> Exercise description
Find the line with "has been initialised" in the records below. Copy it and every line after it, up to and including the line with "ptr_q <= ptr_q + PTR_ONE;".

> Extracted entries
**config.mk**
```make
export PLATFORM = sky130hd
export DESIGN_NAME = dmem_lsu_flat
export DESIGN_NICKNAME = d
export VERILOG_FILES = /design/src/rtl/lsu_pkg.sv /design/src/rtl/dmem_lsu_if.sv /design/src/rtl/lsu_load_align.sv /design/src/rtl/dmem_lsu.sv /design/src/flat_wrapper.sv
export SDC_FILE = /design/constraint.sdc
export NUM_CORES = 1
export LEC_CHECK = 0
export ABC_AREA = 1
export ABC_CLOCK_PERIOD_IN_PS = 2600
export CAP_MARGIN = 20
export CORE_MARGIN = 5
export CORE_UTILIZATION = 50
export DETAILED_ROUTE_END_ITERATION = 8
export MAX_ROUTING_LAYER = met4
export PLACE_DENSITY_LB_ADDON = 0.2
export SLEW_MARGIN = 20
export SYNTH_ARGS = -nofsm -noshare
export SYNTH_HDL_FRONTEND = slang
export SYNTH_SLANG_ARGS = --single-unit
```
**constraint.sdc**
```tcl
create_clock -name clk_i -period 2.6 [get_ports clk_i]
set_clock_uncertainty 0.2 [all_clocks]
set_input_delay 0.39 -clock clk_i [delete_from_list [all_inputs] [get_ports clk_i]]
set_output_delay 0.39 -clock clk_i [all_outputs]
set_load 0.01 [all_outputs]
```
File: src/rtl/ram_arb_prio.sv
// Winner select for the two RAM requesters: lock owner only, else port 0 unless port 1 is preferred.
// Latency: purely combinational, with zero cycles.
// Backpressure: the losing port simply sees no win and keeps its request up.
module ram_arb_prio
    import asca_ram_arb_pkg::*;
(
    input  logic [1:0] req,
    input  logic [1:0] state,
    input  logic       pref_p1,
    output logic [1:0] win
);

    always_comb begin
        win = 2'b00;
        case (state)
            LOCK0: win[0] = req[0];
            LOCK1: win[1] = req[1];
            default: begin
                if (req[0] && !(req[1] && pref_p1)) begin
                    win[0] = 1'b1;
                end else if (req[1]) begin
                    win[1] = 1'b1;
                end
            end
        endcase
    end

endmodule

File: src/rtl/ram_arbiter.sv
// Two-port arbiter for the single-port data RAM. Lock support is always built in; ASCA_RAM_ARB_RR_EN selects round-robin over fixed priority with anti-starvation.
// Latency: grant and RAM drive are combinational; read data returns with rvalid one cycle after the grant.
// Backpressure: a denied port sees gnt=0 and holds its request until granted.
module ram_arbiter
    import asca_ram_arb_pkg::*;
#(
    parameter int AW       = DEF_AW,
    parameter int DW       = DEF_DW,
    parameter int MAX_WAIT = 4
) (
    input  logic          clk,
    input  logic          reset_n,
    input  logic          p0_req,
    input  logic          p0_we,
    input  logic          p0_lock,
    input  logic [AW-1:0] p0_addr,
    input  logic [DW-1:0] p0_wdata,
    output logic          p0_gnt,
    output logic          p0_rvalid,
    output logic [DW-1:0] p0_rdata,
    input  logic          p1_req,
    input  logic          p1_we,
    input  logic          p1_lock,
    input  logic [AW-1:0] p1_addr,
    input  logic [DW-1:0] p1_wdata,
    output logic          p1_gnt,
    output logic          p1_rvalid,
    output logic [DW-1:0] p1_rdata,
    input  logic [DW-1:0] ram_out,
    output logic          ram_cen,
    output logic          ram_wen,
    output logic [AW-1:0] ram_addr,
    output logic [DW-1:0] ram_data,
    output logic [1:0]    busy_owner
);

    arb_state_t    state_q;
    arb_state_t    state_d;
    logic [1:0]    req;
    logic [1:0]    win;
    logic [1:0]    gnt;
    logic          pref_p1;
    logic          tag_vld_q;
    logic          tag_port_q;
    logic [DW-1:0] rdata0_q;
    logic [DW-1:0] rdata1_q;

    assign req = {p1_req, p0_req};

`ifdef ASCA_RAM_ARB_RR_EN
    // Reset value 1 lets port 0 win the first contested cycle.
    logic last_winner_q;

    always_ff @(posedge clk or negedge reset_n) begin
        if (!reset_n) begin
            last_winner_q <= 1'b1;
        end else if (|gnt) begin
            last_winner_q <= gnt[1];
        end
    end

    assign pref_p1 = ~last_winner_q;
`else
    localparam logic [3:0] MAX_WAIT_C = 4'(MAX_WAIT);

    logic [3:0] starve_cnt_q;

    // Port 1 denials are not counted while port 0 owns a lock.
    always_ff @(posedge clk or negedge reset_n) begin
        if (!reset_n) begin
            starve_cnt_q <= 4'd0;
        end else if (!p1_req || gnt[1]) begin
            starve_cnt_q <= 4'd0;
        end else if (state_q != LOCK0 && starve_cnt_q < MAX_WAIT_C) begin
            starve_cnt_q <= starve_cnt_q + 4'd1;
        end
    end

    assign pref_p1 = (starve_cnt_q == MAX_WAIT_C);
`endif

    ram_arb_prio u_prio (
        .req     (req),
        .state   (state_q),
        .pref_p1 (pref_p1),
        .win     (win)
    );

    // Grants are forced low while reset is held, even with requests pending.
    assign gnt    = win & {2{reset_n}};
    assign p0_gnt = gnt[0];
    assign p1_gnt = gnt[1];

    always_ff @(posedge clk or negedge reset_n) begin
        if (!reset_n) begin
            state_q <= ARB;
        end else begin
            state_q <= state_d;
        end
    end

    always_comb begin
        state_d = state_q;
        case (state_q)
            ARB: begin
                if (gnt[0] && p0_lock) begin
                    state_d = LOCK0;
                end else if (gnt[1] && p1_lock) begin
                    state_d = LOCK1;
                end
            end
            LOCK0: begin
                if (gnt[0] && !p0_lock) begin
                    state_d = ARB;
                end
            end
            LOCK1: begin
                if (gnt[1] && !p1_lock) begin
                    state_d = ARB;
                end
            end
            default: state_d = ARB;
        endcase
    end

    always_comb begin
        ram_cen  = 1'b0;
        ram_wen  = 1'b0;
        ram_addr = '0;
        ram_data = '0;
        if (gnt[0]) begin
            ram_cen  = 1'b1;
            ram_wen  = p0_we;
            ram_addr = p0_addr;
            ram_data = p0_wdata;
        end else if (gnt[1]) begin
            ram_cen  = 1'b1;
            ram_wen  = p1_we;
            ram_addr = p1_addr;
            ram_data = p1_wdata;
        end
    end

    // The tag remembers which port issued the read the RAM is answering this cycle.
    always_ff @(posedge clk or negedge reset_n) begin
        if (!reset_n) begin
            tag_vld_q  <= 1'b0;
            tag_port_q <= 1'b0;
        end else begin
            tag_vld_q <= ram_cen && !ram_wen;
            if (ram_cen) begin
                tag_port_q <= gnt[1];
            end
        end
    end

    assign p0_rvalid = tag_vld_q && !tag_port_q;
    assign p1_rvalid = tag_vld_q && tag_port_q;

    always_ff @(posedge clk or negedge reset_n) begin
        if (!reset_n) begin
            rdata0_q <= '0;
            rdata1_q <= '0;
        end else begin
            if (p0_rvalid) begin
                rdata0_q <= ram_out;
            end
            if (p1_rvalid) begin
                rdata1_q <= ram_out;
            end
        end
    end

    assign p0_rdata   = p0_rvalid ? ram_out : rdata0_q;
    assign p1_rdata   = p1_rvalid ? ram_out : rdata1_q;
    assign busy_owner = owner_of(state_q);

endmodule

--

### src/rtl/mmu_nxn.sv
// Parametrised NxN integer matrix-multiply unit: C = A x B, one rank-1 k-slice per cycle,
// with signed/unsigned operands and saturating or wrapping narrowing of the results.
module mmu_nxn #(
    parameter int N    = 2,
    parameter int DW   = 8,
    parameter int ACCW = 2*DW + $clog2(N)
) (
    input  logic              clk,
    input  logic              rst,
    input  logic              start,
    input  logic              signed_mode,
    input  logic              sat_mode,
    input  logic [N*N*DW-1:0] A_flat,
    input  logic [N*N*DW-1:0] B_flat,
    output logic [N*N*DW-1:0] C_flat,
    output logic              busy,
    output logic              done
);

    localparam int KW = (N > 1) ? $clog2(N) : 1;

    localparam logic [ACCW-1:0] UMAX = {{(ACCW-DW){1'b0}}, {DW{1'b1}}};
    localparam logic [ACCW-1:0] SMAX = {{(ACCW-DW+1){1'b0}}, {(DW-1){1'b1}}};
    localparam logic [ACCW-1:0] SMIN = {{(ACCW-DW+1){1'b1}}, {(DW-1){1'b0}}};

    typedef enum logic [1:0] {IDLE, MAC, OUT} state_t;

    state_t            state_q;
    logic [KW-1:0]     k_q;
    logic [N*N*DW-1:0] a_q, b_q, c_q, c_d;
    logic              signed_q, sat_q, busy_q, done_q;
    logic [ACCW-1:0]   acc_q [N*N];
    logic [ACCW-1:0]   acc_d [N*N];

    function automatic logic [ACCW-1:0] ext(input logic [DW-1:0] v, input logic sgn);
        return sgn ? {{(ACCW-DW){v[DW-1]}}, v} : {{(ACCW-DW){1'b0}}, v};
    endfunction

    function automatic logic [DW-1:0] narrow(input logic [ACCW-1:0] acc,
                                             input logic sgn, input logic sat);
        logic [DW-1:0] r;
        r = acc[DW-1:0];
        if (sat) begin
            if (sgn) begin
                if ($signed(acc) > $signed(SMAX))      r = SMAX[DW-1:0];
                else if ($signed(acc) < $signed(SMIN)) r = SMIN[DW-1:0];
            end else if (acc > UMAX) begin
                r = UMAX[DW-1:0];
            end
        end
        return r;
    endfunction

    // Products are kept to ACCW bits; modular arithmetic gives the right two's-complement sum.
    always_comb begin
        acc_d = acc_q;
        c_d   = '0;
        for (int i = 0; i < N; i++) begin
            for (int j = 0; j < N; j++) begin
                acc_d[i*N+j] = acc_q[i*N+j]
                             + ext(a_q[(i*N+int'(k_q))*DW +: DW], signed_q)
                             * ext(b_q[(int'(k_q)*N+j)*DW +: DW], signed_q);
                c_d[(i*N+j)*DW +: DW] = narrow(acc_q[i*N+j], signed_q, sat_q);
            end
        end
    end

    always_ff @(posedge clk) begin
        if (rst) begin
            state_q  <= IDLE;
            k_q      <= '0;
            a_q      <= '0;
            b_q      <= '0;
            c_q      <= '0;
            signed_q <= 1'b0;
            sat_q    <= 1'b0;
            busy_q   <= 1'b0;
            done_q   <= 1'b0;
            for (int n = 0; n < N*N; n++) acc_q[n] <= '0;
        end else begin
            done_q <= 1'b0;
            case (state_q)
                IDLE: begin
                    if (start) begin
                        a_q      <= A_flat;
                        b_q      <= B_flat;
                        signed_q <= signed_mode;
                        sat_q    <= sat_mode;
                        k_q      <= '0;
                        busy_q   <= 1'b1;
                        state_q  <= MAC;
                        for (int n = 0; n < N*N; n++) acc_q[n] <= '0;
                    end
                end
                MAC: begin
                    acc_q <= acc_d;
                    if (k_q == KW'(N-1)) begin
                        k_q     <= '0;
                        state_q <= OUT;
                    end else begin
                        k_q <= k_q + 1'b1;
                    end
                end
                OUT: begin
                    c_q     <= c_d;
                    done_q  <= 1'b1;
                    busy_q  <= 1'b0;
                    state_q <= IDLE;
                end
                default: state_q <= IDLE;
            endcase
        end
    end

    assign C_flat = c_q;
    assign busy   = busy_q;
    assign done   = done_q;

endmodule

--

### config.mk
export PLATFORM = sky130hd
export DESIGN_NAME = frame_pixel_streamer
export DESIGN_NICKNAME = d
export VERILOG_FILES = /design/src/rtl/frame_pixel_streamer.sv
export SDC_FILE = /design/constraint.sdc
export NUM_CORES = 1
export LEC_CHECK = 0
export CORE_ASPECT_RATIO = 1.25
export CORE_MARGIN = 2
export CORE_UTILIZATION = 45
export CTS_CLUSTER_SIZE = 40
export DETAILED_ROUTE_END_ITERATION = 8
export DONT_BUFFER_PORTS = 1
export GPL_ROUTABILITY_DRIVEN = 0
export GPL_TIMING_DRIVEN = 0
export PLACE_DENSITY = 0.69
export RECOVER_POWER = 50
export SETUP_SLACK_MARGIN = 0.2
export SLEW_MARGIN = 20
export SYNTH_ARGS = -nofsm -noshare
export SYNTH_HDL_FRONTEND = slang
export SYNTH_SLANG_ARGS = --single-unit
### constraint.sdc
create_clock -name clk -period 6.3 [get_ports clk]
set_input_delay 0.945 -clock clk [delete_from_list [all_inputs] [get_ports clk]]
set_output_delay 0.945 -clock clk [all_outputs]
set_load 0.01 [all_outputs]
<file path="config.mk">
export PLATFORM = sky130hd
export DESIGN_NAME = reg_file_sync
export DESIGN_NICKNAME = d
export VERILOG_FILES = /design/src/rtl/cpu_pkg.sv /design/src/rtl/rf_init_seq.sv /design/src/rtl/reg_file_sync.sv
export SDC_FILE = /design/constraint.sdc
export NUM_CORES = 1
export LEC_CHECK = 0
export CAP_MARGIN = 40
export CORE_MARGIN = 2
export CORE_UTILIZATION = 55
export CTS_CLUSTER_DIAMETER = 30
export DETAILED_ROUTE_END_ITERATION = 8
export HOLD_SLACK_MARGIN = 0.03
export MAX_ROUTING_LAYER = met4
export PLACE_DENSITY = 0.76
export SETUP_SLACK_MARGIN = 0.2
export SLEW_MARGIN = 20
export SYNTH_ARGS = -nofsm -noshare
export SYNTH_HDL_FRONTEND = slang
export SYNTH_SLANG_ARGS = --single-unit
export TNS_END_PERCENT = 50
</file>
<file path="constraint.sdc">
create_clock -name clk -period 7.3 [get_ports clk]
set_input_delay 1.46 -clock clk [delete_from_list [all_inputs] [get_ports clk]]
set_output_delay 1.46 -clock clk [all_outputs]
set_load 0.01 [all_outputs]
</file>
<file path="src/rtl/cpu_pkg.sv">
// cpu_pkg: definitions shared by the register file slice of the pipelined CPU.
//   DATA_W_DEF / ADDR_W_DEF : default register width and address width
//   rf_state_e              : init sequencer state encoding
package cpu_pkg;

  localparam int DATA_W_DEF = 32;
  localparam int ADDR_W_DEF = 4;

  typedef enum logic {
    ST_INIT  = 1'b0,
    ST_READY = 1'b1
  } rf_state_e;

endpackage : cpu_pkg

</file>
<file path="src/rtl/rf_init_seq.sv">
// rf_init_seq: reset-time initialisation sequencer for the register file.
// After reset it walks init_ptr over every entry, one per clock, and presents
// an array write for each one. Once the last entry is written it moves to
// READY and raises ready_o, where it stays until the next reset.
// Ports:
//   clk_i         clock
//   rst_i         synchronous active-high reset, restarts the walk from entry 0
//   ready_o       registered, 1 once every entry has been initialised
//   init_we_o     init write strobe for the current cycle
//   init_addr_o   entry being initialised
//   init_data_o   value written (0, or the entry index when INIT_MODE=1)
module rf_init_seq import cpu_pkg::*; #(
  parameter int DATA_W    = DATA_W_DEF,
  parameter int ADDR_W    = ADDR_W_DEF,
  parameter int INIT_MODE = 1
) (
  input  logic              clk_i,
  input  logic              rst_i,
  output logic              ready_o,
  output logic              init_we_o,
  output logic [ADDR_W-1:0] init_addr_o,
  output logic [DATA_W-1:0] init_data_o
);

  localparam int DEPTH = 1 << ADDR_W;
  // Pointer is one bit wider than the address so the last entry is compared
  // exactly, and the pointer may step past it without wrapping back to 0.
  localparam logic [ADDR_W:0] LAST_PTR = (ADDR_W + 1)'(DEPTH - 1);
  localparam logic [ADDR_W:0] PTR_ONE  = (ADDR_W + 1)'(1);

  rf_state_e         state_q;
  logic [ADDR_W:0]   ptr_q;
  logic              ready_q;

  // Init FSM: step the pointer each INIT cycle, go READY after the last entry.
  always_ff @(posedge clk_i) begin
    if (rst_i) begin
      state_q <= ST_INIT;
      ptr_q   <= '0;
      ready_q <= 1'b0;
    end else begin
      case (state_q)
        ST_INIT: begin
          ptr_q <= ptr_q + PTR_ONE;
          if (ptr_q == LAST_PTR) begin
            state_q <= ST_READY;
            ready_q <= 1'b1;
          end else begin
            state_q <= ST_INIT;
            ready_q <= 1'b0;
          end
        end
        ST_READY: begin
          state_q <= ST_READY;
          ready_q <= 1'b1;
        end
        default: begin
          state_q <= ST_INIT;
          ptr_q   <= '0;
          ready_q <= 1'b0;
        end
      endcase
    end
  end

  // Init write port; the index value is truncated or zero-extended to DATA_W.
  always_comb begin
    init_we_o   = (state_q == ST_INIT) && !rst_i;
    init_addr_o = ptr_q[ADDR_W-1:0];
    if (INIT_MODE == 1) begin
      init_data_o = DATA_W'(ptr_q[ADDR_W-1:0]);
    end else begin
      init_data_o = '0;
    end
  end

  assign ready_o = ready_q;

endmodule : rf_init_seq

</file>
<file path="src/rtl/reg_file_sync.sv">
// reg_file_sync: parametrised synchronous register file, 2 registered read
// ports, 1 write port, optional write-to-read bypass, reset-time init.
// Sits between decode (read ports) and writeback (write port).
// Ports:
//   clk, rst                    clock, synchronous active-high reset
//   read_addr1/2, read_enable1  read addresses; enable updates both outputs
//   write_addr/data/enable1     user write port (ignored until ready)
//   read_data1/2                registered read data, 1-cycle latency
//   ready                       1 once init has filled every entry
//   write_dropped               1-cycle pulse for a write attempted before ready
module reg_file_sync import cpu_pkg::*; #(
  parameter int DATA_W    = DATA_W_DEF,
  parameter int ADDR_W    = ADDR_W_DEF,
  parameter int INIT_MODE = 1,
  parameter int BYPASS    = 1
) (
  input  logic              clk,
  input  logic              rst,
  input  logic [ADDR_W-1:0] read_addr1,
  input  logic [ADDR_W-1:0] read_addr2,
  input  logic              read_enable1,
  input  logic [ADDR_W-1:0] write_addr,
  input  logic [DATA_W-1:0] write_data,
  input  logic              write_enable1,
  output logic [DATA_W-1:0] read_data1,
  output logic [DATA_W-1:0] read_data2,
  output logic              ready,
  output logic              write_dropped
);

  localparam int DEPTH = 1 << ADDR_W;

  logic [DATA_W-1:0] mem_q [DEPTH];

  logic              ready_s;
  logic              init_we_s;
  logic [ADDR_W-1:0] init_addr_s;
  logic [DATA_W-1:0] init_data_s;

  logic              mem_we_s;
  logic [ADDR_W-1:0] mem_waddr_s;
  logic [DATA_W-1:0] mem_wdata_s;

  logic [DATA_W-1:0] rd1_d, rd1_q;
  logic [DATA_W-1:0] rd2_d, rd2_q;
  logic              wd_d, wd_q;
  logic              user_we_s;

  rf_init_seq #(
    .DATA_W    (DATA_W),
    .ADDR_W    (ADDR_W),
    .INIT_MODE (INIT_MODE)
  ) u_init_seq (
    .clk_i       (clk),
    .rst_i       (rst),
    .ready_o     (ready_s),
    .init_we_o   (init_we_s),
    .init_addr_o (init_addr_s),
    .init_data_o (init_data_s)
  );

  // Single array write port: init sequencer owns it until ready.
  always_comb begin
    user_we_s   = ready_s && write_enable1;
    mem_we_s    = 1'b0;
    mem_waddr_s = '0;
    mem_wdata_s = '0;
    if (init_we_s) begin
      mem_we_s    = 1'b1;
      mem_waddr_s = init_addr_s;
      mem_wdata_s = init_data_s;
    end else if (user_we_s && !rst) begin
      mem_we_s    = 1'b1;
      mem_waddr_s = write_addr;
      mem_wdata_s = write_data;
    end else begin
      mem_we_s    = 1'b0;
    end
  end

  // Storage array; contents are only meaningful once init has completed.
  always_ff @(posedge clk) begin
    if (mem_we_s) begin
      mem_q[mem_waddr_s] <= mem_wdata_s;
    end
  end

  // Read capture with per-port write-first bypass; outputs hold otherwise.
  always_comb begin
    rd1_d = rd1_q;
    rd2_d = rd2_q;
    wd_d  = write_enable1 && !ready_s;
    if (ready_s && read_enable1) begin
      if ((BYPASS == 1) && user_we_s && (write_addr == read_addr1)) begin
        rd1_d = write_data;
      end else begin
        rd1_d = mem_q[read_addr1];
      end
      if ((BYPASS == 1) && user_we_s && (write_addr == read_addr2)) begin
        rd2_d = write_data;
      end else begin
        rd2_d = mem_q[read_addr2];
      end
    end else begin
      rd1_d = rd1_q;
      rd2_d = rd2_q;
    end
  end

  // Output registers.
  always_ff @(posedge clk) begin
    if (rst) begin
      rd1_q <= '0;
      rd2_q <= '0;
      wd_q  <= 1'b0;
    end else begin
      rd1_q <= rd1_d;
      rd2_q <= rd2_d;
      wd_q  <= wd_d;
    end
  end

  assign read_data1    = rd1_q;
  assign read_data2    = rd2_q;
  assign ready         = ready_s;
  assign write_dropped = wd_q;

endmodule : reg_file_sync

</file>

> Exercise output
//   ready_o       registered, 1 once every entry has been initialised
//   init_we_o     init write strobe for the current cycle
//   init_addr_o   entry being initialised
//   init_data_o   value written (0, or the entry index when INIT_MODE=1)
module rf_init_seq import cpu_pkg::*; #(
  parameter int DATA_W    = DATA_W_DEF,
  parameter int ADDR_W    = ADDR_W_DEF,
  parameter int INIT_MODE = 1
) (
  input  logic              clk_i,
  input  logic              rst_i,
  output logic              ready_o,
  output logic              init_we_o,
  output logic [ADDR_W-1:0] init_addr_o,
  output logic [DATA_W-1:0] init_data_o
);

  localparam int DEPTH = 1 << ADDR_W;
  // Pointer is one bit wider than the address so the last entry is compared
  // exactly, and the pointer may step past it without wrapping back to 0.
  localparam logic [ADDR_W:0] LAST_PTR = (ADDR_W + 1)'(DEPTH - 1);
  localparam logic [ADDR_W:0] PTR_ONE  = (ADDR_W + 1)'(1);

  rf_state_e         state_q;
  logic [ADDR_W:0]   ptr_q;
  logic              ready_q;

  // Init FSM: step the pointer each INIT cycle, go READY after the last entry.
  always_ff @(posedge clk_i) begin
    if (rst_i) begin
      state_q <= ST_INIT;
      ptr_q   <= '0;
      ready_q <= 1'b0;
    end else begin
      case (state_q)
        ST_INIT: begin
          ptr_q <= ptr_q + PTR_ONE;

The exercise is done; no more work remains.